== WHAT IS REQUIRED ==
Your task is to restate the data word for word.

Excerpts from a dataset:
This is an optimization exercise on Yosys and OpenROAD, whose aim is small area, not a production implementation.
Function was checked by simulation only, so behaviour that the tests miss may differ from the original.
Power figures rest on the tool's default switching activity, not on a simulated workload.

$ cat flow/constraint.sdc
create_clock -name core_clock -period 25.0 [get_ports {CLOCK_50}]
set_input_delay 5.0000 -clock core_clock [delete_from_list [all_inputs] [get_ports {CLOCK_50}]]
set_output_delay 5.0000 -clock core_clock [all_outputs]
set_load 0.01 [all_outputs]
$ cat flow/run.sh
#!/bin/bash
# synth_recipe.tcl (not shown) runs the flow's synth.tcl, then flattens the netlist and writes it again
# the make line also repeats each setting of config.mk as NAME=value (left out here)
make -C /OpenROAD-flow-scripts/flow DESIGN_CONFIG=/design/flow/config.mk WORK_HOME=/design/flow/orfs CLKGATE_MAP_FILE= SYNTH_SCRIPT=/design/flow/synth_recipe.tcl finish
$ cat flow/design.v
module LFSR(i_Clk, i_Rst, o_Rand);
    input  wire       i_Clk;   
    input  wire       i_Rst;    
    output wire [7:0] o_Rand; 
    reg  [15:0] r_LFSR;      
    wire        w_Feedback;
    assign w_Feedback = r_LFSR[15] ^ r_LFSR[13] ^ r_LFSR[12] ^ r_LFSR[10];
    always@(posedge i_Clk, negedge i_Rst)
    begin
        if (!i_Rst) begin
            r_LFSR <= 16'h1234; 
        end
        else begin
            r_LFSR <= {r_LFSR[14:0], w_Feedback};
        end
    end
    assign o_Rand = r_LFSR[7:0];
endmodule
module OnePushControl(
    input  wire i_Clk,
    input  wire i_Rst,       
    input  wire i_Push,      
    output reg  o_fPush      
);
    wire w_PushActiveHigh = ~i_Push; 
    parameter DEBOUNCE_MAX = 30;  
    reg r_PushSync0;
    reg r_PushSync1;
    always @(posedge i_Clk or negedge i_Rst) begin
        if (!i_Rst) begin
            r_PushSync0 <= 1'b0;
            r_PushSync1 <= 1'b0;
        end else begin
            r_PushSync0 <= w_PushActiveHigh;  
            r_PushSync1 <= r_PushSync0;
        end
    end
    wire w_Push = r_PushSync1;  
    localparam S_IDLE  = 2'd0;
    localparam S_PULSE = 2'd1;
    localparam S_WAIT  = 2'd2;
    reg [1:0]  r_State, r_NextState;
    reg [18:0] r_Cnt;  
    always @(posedge i_Clk or negedge i_Rst) begin
        if (!i_Rst) begin
            r_State <= S_IDLE;
            r_Cnt   <= 19'd0;
        end else begin
            r_State <= r_NextState;
            if (r_State == S_WAIT) begin
                if (r_Cnt < DEBOUNCE_MAX)
                    r_Cnt <= r_Cnt + 1'b1;
            end else begin
                r_Cnt <= 19'd0;  
            end
        end
    end
    always @(*) begin
        r_NextState = r_State;
        o_fPush     = 1'b0;
        case (r_State)
            S_IDLE: begin
                if (w_Push == 1'b1) 
                    r_NextState = S_PULSE;
            end
            S_PULSE: begin
                o_fPush     = 1'b1;
                r_NextState = S_WAIT;
            end
            S_WAIT: begin
                if (r_Cnt >= DEBOUNCE_MAX) begin
                    if (w_Push == 1'b0)
                        r_NextState = S_IDLE;
                end
            end
            default: r_NextState = S_IDLE;
        endcase
    end
endmodule
module PushControl (
    input  wire       i_Clk,
    input  wire       i_Rst,
    input  wire [3:0] i_Push,     
    output wire [3:0] o_fPush     
);
    OnePushControl u_Btn0 (
        .i_Clk(i_Clk), .i_Rst(i_Rst),
        .i_Push(i_Push[0]), .o_fPush(o_fPush[0])
    );
    OnePushControl u_Btn1 (
        .i_Clk(i_Clk), .i_Rst(i_Rst),
        .i_Push(i_Push[1]), .o_fPush(o_fPush[1])
    );
    OnePushControl u_Btn2 (
        .i_Clk(i_Clk), .i_Rst(i_Rst),
        .i_Push(i_Push[2]), .o_fPush(o_fPush[2])
    );
    OnePushControl u_Btn3 (
        .i_Clk(i_Clk), .i_Rst(i_Rst),
        .i_Push(i_Push[3]), .o_fPush(o_fPush[3])
    );
endmodule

== RESPONSE ==
This is an optimization exercise on Yosys and OpenROAD, whose aim is small area, not a production implementation.
Function was checked by simulation only, so behaviour that the tests miss may differ from the original.
Power figures rest on the tool's default switching activity, not on a simulated workload.

$ cat flow/constraint.sdc
create_clock -name core_clock -period 25.0 [get_ports {CLOCK_50}]
set_input_delay 5.0000 -clock core_clock [delete_from_list [all_inputs] [get_ports {CLOCK_50}]]
set_output_delay 5.0000 -clock core_clock [all_outputs]
set_load 0.01 [all_outputs]
$ cat flow/run.sh
#!/bin/bash
# synth_recipe.tcl (not shown) runs the flow's synth.tcl, then flattens the netlist and writes it again
# the make line also repeats each setting of config.mk as NAME=value (left out here)
make -C /OpenROAD-flow-scripts/flow DESIGN_CONFIG=/design/flow/config.mk WORK_HOME=/design/flow/orfs CLKGATE_MAP_FILE= SYNTH_SCRIPT=/design/flow/synth_recipe.tcl finish
$ cat flow/design.v
module LFSR(i_Clk, i_Rst, o_Rand);
    input  wire       i_Clk;   
    input  wire       i_Rst;    
    output wire [7:0] o_Rand; 
    reg  [15:0] r_LFSR;      
    wire        w_Feedback;
    assign w_Feedback = r_LFSR[15] ^ r_LFSR[13] ^ r_LFSR[12] ^ r_LFSR[10];
    always@(posedge i_Clk, negedge i_Rst)
    begin
        if (!i_Rst) begin
            r_LFSR <= 16'h1234; 
        end
        else begin
            r_LFSR <= {r_LFSR[14:0], w_Feedback};
        end
    end
    assign o_Rand = r_LFSR[7:0];
endmodule
module OnePushControl(
    input  wire i_Clk,
    input  wire i_Rst,       
    input  wire i_Push,      
    output reg  o_fPush      
);
    wire w_PushActiveHigh = ~i_Push; 
    parameter DEBOUNCE_MAX = 30;  
    reg r_PushSync0;
    reg r_PushSync1;
    always @(posedge i_Clk or negedge i_Rst) begin
        if (!i_Rst) begin
            r_PushSync0 <= 1'b0;
            r_PushSync1 <= 1'b0;
        end else begin
            r_PushSync0 <= w_PushActiveHigh;  
            r_PushSync1 <= r_PushSync0;
        end
    end
    wire w_Push = r_PushSync1;  
    localparam S_IDLE  = 2'd0;
    localparam S_PULSE = 2'd1;
    localparam S_WAIT  = 2'd2;
    reg [1:0]  r_State, r_NextState;
    reg [18:0] r_Cnt;  
    always @(posedge i_Clk or negedge i_Rst) begin
        if (!i_Rst) begin
            r_State <= S_IDLE;
            r_Cnt   <= 19'd0;
        end else begin
            r_State <= r_NextState;
            if (r_State == S_WAIT) begin
                if (r_Cnt < DEBOUNCE_MAX)
                    r_Cnt <= r_Cnt + 1'b1;
            end else begin
                r_Cnt <= 19'd0;  
            end
        end
    end
    always @(*) begin
        r_NextState = r_State;
        o_fPush     = 1'b0;
        case (r_State)
            S_IDLE: begin
                if (w_Push == 1'b1) 
                    r_NextState = S_PULSE;
            end
            S_PULSE: begin
                o_fPush     = 1'b1;
                r_NextState = S_WAIT;
            end
            S_WAIT: begin
                if (r_Cnt >= DEBOUNCE_MAX) begin
                    if (w_Push == 1'b0)
                        r_NextState = S_IDLE;
                end
            end
            default: r_NextState = S_IDLE;
        endcase
    end
endmodule
module PushControl (
    input  wire       i_Clk,
    input  wire       i_Rst,
    input  wire [3:0] i_Push,     
    output wire [3:0] o_fPush     
);
    OnePushControl u_Btn0 (
        .i_Clk(i_Clk), .i_Rst(i_Rst),
        .i_Push(i_Push[0]), .o_fPush(o_fPush[0])
    );
    OnePushControl u_Btn1 (
        .i_Clk(i_Clk), .i_Rst(i_Rst),
        .i_Push(i_Push[1]), .o_fPush(o_fPush[1])
    );
    OnePushControl u_Btn2 (
        .i_Clk(i_Clk), .i_Rst(i_Rst),
        .i_Push(i_Push[2]), .o_fPush(o_fPush[2])
    );
    OnePushControl u_Btn3 (
        .i_Clk(i_Clk), .i_Rst(i_Rst),
        .i_Push(i_Push[3]), .o_fPush(o_fPush[3])
    );
endmodule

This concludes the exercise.